Your job is to return every line in the data holding the string "placement".
####################
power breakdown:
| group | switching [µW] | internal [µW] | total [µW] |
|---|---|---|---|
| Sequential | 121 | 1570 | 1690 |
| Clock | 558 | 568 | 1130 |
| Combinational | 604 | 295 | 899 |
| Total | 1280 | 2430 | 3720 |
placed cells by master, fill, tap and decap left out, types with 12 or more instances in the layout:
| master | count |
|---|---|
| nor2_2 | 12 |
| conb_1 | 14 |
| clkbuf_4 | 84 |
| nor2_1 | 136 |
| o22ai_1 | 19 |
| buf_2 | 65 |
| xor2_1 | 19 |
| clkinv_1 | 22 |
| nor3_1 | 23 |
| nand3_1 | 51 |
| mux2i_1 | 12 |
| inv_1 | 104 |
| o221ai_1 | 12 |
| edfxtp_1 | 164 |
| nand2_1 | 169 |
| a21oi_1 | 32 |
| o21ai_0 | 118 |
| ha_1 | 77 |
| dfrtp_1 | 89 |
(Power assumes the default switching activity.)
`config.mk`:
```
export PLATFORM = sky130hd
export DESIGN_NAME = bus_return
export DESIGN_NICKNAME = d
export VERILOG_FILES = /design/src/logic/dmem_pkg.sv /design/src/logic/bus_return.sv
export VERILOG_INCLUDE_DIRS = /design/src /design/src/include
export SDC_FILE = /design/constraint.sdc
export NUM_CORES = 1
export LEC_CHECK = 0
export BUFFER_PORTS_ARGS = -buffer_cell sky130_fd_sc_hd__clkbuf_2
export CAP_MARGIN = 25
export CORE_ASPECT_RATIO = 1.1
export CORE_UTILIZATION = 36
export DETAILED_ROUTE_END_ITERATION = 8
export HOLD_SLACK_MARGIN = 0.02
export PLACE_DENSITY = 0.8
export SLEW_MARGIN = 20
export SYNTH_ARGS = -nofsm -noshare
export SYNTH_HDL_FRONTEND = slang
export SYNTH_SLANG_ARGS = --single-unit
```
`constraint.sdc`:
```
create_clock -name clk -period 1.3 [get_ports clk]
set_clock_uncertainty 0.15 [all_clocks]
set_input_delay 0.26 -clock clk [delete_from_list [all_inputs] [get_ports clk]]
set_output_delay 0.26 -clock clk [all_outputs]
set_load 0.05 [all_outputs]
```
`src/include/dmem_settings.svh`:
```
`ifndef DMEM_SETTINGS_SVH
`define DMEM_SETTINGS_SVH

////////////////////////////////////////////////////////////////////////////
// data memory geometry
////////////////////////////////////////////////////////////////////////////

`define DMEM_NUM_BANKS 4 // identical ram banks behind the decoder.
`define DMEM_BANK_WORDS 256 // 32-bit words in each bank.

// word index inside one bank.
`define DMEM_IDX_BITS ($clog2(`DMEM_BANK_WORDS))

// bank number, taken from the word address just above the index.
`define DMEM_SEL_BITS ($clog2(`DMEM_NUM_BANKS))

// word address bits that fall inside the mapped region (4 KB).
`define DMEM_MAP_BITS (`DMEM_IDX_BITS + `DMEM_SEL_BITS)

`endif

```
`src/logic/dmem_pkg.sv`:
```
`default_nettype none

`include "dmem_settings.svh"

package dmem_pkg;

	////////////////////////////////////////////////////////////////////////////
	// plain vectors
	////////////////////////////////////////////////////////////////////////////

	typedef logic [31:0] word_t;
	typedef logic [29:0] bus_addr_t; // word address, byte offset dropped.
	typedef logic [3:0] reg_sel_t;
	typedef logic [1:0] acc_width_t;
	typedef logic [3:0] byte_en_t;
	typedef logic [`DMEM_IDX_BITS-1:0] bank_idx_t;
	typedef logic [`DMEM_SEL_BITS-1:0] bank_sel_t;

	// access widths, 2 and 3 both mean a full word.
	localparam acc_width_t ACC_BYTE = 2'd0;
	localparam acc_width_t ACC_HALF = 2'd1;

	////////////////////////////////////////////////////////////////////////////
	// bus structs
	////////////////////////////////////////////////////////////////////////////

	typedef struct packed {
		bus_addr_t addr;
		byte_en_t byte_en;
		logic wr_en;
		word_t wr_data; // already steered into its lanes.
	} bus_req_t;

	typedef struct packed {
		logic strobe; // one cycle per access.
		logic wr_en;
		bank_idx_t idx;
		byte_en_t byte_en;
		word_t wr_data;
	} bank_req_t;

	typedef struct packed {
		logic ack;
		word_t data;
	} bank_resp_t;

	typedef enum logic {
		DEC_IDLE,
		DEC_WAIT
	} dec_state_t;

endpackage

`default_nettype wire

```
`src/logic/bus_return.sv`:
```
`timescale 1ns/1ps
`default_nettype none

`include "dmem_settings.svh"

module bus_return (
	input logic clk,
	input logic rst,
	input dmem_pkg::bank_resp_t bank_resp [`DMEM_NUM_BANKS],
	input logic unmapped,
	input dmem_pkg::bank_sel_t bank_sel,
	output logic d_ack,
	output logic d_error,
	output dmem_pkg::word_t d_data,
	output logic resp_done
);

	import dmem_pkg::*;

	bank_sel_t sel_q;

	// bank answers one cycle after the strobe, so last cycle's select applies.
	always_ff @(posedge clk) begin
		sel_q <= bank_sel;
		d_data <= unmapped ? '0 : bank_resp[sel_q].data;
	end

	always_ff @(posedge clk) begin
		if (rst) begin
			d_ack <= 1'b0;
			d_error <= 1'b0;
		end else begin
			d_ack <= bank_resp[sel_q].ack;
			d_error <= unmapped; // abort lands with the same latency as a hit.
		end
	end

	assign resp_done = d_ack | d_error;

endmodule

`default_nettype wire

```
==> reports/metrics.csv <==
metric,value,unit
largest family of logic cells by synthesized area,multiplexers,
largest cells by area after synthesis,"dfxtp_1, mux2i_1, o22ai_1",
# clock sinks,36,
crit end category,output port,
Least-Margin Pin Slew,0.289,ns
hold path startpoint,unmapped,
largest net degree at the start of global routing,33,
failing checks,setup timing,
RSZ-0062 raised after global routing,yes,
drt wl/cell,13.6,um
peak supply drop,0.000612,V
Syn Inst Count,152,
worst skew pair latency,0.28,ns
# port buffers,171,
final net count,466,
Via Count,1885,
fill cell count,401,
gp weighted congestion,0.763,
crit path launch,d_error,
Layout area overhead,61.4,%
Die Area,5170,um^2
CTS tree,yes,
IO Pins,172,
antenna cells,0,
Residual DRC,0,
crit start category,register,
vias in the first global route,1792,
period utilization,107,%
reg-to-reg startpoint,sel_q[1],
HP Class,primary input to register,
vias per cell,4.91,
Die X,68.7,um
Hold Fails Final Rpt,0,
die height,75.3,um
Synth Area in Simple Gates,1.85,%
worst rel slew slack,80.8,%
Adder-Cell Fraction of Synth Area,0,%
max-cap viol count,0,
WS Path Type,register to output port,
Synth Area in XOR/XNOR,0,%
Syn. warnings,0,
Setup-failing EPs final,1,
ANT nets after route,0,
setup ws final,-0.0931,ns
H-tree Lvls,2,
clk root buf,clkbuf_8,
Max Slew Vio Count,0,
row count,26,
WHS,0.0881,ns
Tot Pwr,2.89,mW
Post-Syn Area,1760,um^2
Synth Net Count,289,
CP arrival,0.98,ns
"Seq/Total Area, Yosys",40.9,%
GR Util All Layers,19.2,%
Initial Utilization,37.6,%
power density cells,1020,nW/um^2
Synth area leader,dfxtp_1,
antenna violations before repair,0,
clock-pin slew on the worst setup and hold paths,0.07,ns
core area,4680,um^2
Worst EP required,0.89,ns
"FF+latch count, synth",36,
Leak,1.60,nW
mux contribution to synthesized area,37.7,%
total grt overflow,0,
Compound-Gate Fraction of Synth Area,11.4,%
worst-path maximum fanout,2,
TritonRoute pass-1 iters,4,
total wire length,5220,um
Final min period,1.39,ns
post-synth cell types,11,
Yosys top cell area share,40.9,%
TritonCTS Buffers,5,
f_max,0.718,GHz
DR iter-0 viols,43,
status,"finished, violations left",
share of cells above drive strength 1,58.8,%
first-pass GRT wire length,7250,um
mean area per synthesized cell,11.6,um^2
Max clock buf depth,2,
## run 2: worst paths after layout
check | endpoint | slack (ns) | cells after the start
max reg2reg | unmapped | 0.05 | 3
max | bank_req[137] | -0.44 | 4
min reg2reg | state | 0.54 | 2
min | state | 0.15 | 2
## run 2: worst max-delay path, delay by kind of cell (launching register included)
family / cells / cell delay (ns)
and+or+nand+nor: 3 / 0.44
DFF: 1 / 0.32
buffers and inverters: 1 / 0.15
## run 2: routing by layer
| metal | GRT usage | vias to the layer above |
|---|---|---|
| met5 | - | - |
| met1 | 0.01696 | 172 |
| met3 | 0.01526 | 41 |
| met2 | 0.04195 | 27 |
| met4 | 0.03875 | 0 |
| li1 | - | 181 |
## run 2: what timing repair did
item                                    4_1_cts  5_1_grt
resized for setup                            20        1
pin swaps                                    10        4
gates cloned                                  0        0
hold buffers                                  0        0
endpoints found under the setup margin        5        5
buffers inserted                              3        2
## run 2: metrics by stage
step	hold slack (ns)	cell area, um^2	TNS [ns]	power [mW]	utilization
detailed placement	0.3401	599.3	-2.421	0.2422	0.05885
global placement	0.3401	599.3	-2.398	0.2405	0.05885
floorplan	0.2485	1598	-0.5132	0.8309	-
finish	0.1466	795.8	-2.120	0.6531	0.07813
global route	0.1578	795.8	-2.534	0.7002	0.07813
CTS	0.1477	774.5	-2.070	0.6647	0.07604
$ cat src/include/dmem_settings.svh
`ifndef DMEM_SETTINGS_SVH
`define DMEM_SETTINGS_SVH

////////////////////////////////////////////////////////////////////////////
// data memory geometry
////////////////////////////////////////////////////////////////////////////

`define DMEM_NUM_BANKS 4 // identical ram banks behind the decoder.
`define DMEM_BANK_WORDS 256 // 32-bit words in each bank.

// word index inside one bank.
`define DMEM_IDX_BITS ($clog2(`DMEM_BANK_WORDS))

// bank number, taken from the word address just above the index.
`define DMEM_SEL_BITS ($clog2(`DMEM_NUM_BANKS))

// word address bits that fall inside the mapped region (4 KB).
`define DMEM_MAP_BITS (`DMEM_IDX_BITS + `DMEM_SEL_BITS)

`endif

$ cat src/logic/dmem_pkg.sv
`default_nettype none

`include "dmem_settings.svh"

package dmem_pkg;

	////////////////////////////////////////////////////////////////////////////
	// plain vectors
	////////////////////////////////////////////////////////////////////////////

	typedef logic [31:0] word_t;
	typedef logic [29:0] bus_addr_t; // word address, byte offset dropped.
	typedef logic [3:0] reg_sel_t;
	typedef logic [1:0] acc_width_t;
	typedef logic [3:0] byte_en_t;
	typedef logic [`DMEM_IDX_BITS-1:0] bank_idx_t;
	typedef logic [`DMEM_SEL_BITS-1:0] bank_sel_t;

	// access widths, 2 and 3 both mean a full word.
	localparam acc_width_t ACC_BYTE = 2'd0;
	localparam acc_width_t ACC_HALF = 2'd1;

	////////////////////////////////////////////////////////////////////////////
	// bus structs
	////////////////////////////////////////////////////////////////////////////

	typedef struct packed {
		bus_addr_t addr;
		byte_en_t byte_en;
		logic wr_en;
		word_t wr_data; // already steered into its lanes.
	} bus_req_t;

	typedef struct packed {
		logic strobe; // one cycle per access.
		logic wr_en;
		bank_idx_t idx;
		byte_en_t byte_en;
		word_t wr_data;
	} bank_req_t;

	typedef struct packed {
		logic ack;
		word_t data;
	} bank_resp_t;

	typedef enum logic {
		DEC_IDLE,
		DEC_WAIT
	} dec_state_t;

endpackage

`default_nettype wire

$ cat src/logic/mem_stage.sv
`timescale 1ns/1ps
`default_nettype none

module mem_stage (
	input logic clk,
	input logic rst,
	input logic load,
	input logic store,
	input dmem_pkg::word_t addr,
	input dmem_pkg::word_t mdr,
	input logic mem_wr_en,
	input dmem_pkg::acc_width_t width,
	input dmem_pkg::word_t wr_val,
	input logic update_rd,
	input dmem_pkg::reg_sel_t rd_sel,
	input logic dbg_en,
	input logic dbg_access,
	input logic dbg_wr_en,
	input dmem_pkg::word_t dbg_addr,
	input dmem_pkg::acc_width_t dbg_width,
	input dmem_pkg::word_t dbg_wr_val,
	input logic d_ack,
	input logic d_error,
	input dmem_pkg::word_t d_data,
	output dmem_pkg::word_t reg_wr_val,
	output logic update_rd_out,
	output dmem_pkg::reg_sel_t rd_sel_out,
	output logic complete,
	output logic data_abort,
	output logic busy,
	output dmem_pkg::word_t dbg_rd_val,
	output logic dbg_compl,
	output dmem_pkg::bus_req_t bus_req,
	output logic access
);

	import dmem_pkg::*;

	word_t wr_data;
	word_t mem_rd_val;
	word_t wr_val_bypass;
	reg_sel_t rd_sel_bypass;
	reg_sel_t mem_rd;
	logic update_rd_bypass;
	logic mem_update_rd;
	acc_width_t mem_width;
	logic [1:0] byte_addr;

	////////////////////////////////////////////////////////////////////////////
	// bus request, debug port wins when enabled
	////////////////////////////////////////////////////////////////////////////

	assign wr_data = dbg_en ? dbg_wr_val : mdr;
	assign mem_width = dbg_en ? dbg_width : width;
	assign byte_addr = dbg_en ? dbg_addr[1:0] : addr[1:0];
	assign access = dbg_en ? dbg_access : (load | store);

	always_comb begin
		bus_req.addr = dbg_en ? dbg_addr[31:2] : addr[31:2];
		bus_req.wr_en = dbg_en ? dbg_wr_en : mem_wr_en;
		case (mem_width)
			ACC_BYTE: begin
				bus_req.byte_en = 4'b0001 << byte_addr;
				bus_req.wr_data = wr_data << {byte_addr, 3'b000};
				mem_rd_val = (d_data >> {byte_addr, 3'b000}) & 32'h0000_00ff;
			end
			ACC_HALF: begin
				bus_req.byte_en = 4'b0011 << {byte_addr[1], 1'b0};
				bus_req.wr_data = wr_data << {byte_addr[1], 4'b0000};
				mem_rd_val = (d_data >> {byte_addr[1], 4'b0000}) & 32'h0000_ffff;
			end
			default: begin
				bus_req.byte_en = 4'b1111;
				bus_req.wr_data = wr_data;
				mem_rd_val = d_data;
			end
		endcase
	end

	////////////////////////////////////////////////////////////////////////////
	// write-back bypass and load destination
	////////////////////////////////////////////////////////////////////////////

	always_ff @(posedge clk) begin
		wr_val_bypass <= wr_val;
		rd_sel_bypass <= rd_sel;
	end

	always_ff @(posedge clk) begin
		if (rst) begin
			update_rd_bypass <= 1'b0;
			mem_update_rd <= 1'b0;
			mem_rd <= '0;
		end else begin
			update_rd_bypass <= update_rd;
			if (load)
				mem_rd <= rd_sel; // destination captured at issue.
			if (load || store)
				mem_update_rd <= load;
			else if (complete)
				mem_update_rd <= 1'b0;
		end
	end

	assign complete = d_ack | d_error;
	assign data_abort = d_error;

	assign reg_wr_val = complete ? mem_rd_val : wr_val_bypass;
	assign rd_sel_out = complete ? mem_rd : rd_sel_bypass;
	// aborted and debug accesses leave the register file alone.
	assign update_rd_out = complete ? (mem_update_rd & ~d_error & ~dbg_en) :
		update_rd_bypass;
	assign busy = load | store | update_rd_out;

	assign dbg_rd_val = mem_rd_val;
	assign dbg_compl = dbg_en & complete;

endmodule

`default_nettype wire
####################
■ Written answer
detailed placement	0.3401	599.3	-2.421	0.2422	0.05885
global placement	0.3401	599.3	-2.398	0.2405	0.05885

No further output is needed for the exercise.